File: src/design/lspcVramPkg.sv
// ########################################
// LSPC VRAM path shared types
// Widths, write command and handshake states
// ########################################

`default_nettype none

package lspcVramPkg;

	// VRAM word address and data
	typedef logic [15:0] vramAddrT;
	typedef logic [15:0] vramDataT;

	// CPU side data word
	typedef logic [15:0] cpuDataT;

	// Register select from address bits 3 to 1
	typedef logic [2:0] regSelT;

	// Register map
	localparam regSelT REG_VRAMADDR = 3'd0;
	localparam regSelT REG_VRAMRW = 3'd1;
	localparam regSelT REG_VRAMMOD = 3'd2;

	// One pending VRAM write
	typedef struct packed {
		vramAddrT addr;
		vramDataT data;
	} vramCmdT;

	// Four-phase sender
	typedef enum logic [1:0] {hsIdle, hsRequest, hsRelease} hsStateT;

	// Slot writer holding register
	typedef enum logic [1:0] {wrEmpty, wrHolding, wrReleasing} writerStateT;

endpackage

`default_nettype wire

File: src/design/cpuVramRegs.sv
// ########################################
// CPU VRAM registers
// Address, step and data with write command issue
// ########################################

`timescale 1ns/100ps
`default_nettype none

module cpuVramRegs (
	input logic clk24m,
	input logic rst,
	input lspcVramPkg::regSelT cpuSel,
	input logic cpuWr,
	input lspcVramPkg::cpuDataT cpuWdata,
	output lspcVramPkg::cpuDataT cpuRdata,
	output logic cpuBusy,
	output lspcVramPkg::vramCmdT inCmd,
	output logic inReq,
	input logic inAck
);

	lspcVramPkg::vramAddrT addrReg;
	lspcVramPkg::vramAddrT stepReg;
	lspcVramPkg::vramAddrT addrInc;
	lspcVramPkg::vramDataT dataReg;
	lspcVramPkg::vramCmdT cmdReg;
	lspcVramPkg::hsStateT state;
	logic wrAddr;
	logic wrStep;
	logic wrData;

	// Write strobes per register
	assign wrAddr = cpuWr && (cpuSel == lspcVramPkg::REG_VRAMADDR);
	assign wrStep = cpuWr && (cpuSel == lspcVramPkg::REG_VRAMMOD);
	// Data write only starts a command from idle
	assign wrData = cpuWr && (cpuSel == lspcVramPkg::REG_VRAMRW)
		&& (state == lspcVramPkg::hsIdle);

	// Auto step, 16-bit wrapping add
	assign addrInc = addrReg + stepReg;

	// Address update type
	// Direct load on VRAMADDR, step after each VRAMRW
	always_ff @(posedge clk24m) begin
		if (rst) begin
			addrReg <= '0;
		end else if (wrAddr) begin
			addrReg <= cpuWdata;
		end else if (wrData) begin
			addrReg <= addrInc;
		end
	end

	// Step and last data word
	always_ff @(posedge clk24m) begin
		if (rst) begin
			stepReg <= '0;
			dataReg <= '0;
		end else begin
			if (wrStep) begin
				stepReg <= cpuWdata;
			end
			if (wrData) begin
				dataReg <= cpuWdata;
			end
		end
	end

	// Command uses address before the step
	always_ff @(posedge clk24m) begin
		if (wrData) begin
			cmdReg <= '{addr: addrReg, data: cpuWdata};
		end
	end

	// Sender handshake
	always_ff @(posedge clk24m) begin
		if (rst) begin
			state <= lspcVramPkg::hsIdle;
		end else begin
			case (state)
				lspcVramPkg::hsIdle: if (wrData) state <= lspcVramPkg::hsRequest;
				lspcVramPkg::hsRequest: if (inAck) state <= lspcVramPkg::hsRelease;
				// Wait for FIFO to drop ack
				lspcVramPkg::hsRelease: if (!inAck) state <= lspcVramPkg::hsIdle;
				default: state <= lspcVramPkg::hsIdle;
			endcase
		end
	end

	assign inCmd = cmdReg;
	assign inReq = (state == lspcVramPkg::hsRequest);
	// CPU held off for the whole handshake
	assign cpuBusy = (state != lspcVramPkg::hsIdle);

	// Readback mux
	always_comb begin
		case (cpuSel)
			lspcVramPkg::REG_VRAMADDR: cpuRdata = addrReg;
			lspcVramPkg::REG_VRAMRW: cpuRdata = dataReg;
			lspcVramPkg::REG_VRAMMOD: cpuRdata = stepReg;
			default: cpuRdata = '0;
		endcase
	end

endmodule

`default_nettype wire

File: src/design/lspcVram.sv
// ########################################
// LSPC CPU to VRAM write path
// ########################################

`timescale 1ns/100ps
`default_nettype none

module lspcVram #(
	parameter int FIFO_DEPTH = 4,
	parameter int SLOT_PERIOD = 8
) (
	input logic clk24m,
	input logic rst,
	input lspcVramPkg::regSelT cpuSel,
	input logic cpuWr,
	input lspcVramPkg::cpuDataT cpuWdata,
	output lspcVramPkg::cpuDataT cpuRdata,
	output logic cpuBusy,
	output lspcVramPkg::vramAddrT vramAddr,
	output lspcVramPkg::vramDataT vramData,
	output logic vramWe
);

	// Register block to FIFO
	lspcVramPkg::vramCmdT inCmd;
	logic inReq;
	logic inAck;
	// FIFO to slot writer
	lspcVramPkg::vramCmdT outCmd;
	logic outReq;
	logic outAck;

	cpuVramRegs regs (
		.clk24m(clk24m), .rst(rst), .cpuSel(cpuSel), .cpuWr(cpuWr),
		.cpuWdata(cpuWdata), .cpuRdata(cpuRdata), .cpuBusy(cpuBusy),
		.inCmd(inCmd), .inReq(inReq), .inAck(inAck)
	);

	vramCmdFifo #(.FIFO_DEPTH(FIFO_DEPTH)) cmdFifo (
		.clk24m(clk24m), .rst(rst), .inCmd(inCmd), .inReq(inReq), .inAck(inAck),
		.outCmd(outCmd), .outReq(outReq), .outAck(outAck)
	);

	vramSlotWriter #(.SLOT_PERIOD(SLOT_PERIOD)) slotWriter (
		.clk24m(clk24m), .rst(rst), .outCmd(outCmd), .outReq(outReq), .outAck(outAck),
		.vramAddr(vramAddr), .vramData(vramData), .vramWe(vramWe)
	);

endmodule

`default_nettype wire

File: src/design/vramCmdFifo.sv
// ########################################
// VRAM command FIFO
// Four-phase receiver in, four-phase sender out
// ########################################

`timescale 1ns/100ps
`default_nettype none

module vramCmdFifo #(
	parameter int FIFO_DEPTH = 4
) (
	input logic clk24m,
	input logic rst,
	input lspcVramPkg::vramCmdT inCmd,
	input logic inReq,
	output logic inAck,
	output lspcVramPkg::vramCmdT outCmd,
	output logic outReq,
	input logic outAck
);

	localparam int PTR_W = $clog2(FIFO_DEPTH);
	localparam logic [PTR_W:0] FULL_COUNT = (PTR_W + 1)'(FIFO_DEPTH);

	lspcVramPkg::vramCmdT mem [FIFO_DEPTH];
	logic [PTR_W-1:0] wrPtr;
	logic [PTR_W-1:0] rdPtr;
	logic [PTR_W:0] count;
	lspcVramPkg::hsStateT outState;
	logic push;
	logic pop;

	// New request with room left
	assign push = inReq && !inAck && (count != FULL_COUNT);
	// Head leaves when consumer acks
	assign pop = (outState == lspcVramPkg::hsRequest) && outAck;

	// Input ack, withheld while full
	always_ff @(posedge clk24m) begin
		if (rst) begin
			inAck <= 1'b0;
		end else if (push) begin
			inAck <= 1'b1;
		end else if (!inReq) begin
			inAck <= 1'b0;
		end
	end

	// Storage
	always_ff @(posedge clk24m) begin
		if (push) begin
			mem[wrPtr] <= inCmd;
		end
	end

	// Pointers wrap on power of two depth
	always_ff @(posedge clk24m) begin
		if (rst) begin
			wrPtr <= '0;
			rdPtr <= '0;
		end else begin
			if (push) wrPtr <= wrPtr + 1'b1;
			if (pop) rdPtr <= rdPtr + 1'b1;
		end
	end

	// Fill level
	always_ff @(posedge clk24m) begin
		if (rst) begin
			count <= '0;
		end else begin
			case ({push, pop})
				2'b10: count <= count + 1'b1;
				2'b01: count <= count - 1'b1;
				default: count <= count;
			endcase
		end
	end

	// Output sender
	always_ff @(posedge clk24m) begin
		if (rst) begin
			outState <= lspcVramPkg::hsIdle;
		end else begin
			case (outState)
				lspcVramPkg::hsIdle: if (count != '0) outState <= lspcVramPkg::hsRequest;
				lspcVramPkg::hsRequest: if (outAck) outState <= lspcVramPkg::hsRelease;
				lspcVramPkg::hsRelease: if (!outAck) outState <= lspcVramPkg::hsIdle;
				default: outState <= lspcVramPkg::hsIdle;
			endcase
		end
	end

	// Head stays put until popped
	assign outCmd = mem[rdPtr];
	assign outReq = (outState == lspcVramPkg::hsRequest);

endmodule

`default_nettype wire

File: src/design/vramSlotWriter.sv
// ########################################
// VRAM slot writer
// Drives queued writes in CPU access slots
// ########################################

`timescale 1ns/100ps
`default_nettype none

module vramSlotWriter #(
	parameter int SLOT_PERIOD = 8
) (
	input logic clk24m,
	input logic rst,
	input lspcVramPkg::vramCmdT outCmd,
	input logic outReq,
	output logic outAck,
	output lspcVramPkg::vramAddrT vramAddr,
	output lspcVramPkg::vramDataT vramData,
	output logic vramWe
);

	localparam int CNT_W = $clog2(SLOT_PERIOD);
	localparam logic [CNT_W-1:0] LAST_SLOT = CNT_W'(SLOT_PERIOD - 1);

	logic [CNT_W-1:0] slotCnt;
	lspcVramPkg::vramCmdT holdCmd;
	lspcVramPkg::writerStateT state;
	logic take;
	logic slotGo;

	// Accept only with holding register free
	assign take = (state == lspcVramPkg::wrEmpty) && outReq && !outAck;
	// Fire on the edge into slot zero
	assign slotGo = (state == lspcVramPkg::wrHolding) && (slotCnt == LAST_SLOT);

	// Free-running slot counter
	always_ff @(posedge clk24m) begin
		if (rst) begin
			slotCnt <= '0;
		end else if (slotCnt == LAST_SLOT) begin
			slotCnt <= '0;
		end else begin
			slotCnt <= slotCnt + 1'b1;
		end
	end

	// Ack side of the handshake
	always_ff @(posedge clk24m) begin
		if (rst) begin
			outAck <= 1'b0;
		end else if (take) begin
			outAck <= 1'b1;
		end else if (!outReq) begin
			outAck <= 1'b0;
		end
	end

	always_ff @(posedge clk24m) begin
		if (take) holdCmd <= outCmd;
	end

	// VRAM port, address and data hold between pulses
	always_ff @(posedge clk24m) begin
		if (slotGo) begin
			vramAddr <= holdCmd.addr;
			vramData <= holdCmd.data;
		end
	end

	// Single-cycle write strobe
	always_ff @(posedge clk24m) begin
		if (rst) vramWe <= 1'b0;
		else vramWe <= slotGo;
	end

	// Holding register state
	always_ff @(posedge clk24m) begin
		if (rst) begin
			state <= lspcVramPkg::wrEmpty;
		end else begin
			case (state)
				lspcVramPkg::wrEmpty: if (take) state <= lspcVramPkg::wrHolding;
				lspcVramPkg::wrHolding: if (slotGo) state <= lspcVramPkg::wrReleasing;
				// Free once ack is back low
				lspcVramPkg::wrReleasing: if (!outAck) state <= lspcVramPkg::wrEmpty;
				default: state <= lspcVramPkg::wrEmpty;
			endcase
		end
	end

endmodule

`default_nettype wire

File: config.mk
export PLATFORM = sky130hd
export DESIGN_NAME = lspcVram
export DESIGN_NICKNAME = d
export VERILOG_FILES = /design/src/design/lspcVramPkg.sv /design/src/design/cpuVramRegs.sv /design/src/design/lspcVram.sv /design/src/design/vramCmdFifo.sv /design/src/design/vramSlotWriter.sv
export SDC_FILE = /design/constraint.sdc
export NUM_CORES = 1
export LEC_CHECK = 0
export ABC_CLOCK_PERIOD_IN_PS = 6400
export BUFFER_PORTS_ARGS = -buffer_cell sky130_fd_sc_hd__buf_2
export CORE_MARGIN = 1.5
export CORE_UTILIZATION = 55
export DETAILED_ROUTE_END_ITERATION = 7
export PLACE_DENSITY = 0.81
export SLEW_MARGIN = 0
export SYNTH_ARGS = -nofsm -noshare
export SYNTH_HDL_FRONTEND = slang
export SYNTH_HIERARCHICAL = 1
export SYNTH_SLANG_ARGS = --single-unit
File: constraint.sdc
create_clock -name clk24m -period 6.4 [get_ports clk24m]
set_input_delay 0.64 -clock clk24m [delete_from_list [all_inputs] [get_ports clk24m]]
set_output_delay 0.64 -clock clk24m [all_outputs]
set_load 0.05 [all_outputs]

PROBLEM DETAILS - Beginning with the line holding "addrReg <= addrInc;" and ending with the line holding "the whole handshake", write out the stretch of material above exactly; add no further lines.

RESULT OF THE EXERCISE -
			addrReg <= addrInc;
		end
	end

	// Step and last data word
	always_ff @(posedge clk24m) begin
		if (rst) begin
			stepReg <= '0;
			dataReg <= '0;
		end else begin
			if (wrStep) begin
				stepReg <= cpuWdata;
			end
			if (wrData) begin
				dataReg <= cpuWdata;
			end
		end
	end

	// Command uses address before the step
	always_ff @(posedge clk24m) begin
		if (wrData) begin
			cmdReg <= '{addr: addrReg, data: cpuWdata};
		end
	end

	// Sender handshake
	always_ff @(posedge clk24m) begin
		if (rst) begin
			state <= lspcVramPkg::hsIdle;
		end else begin
			case (state)
				lspcVramPkg::hsIdle: if (wrData) state <= lspcVramPkg::hsRequest;
				lspcVramPkg::hsRequest: if (inAck) state <= lspcVramPkg::hsRelease;
				// Wait for FIFO to drop ack
				lspcVramPkg::hsRelease: if (!inAck) state <= lspcVramPkg::hsIdle;
				default: state <= lspcVramPkg::hsIdle;
			endcase
		end
	end

	assign inCmd = cmdReg;
	assign inReq = (state == lspcVramPkg::hsRequest);
	// CPU held off for the whole handshake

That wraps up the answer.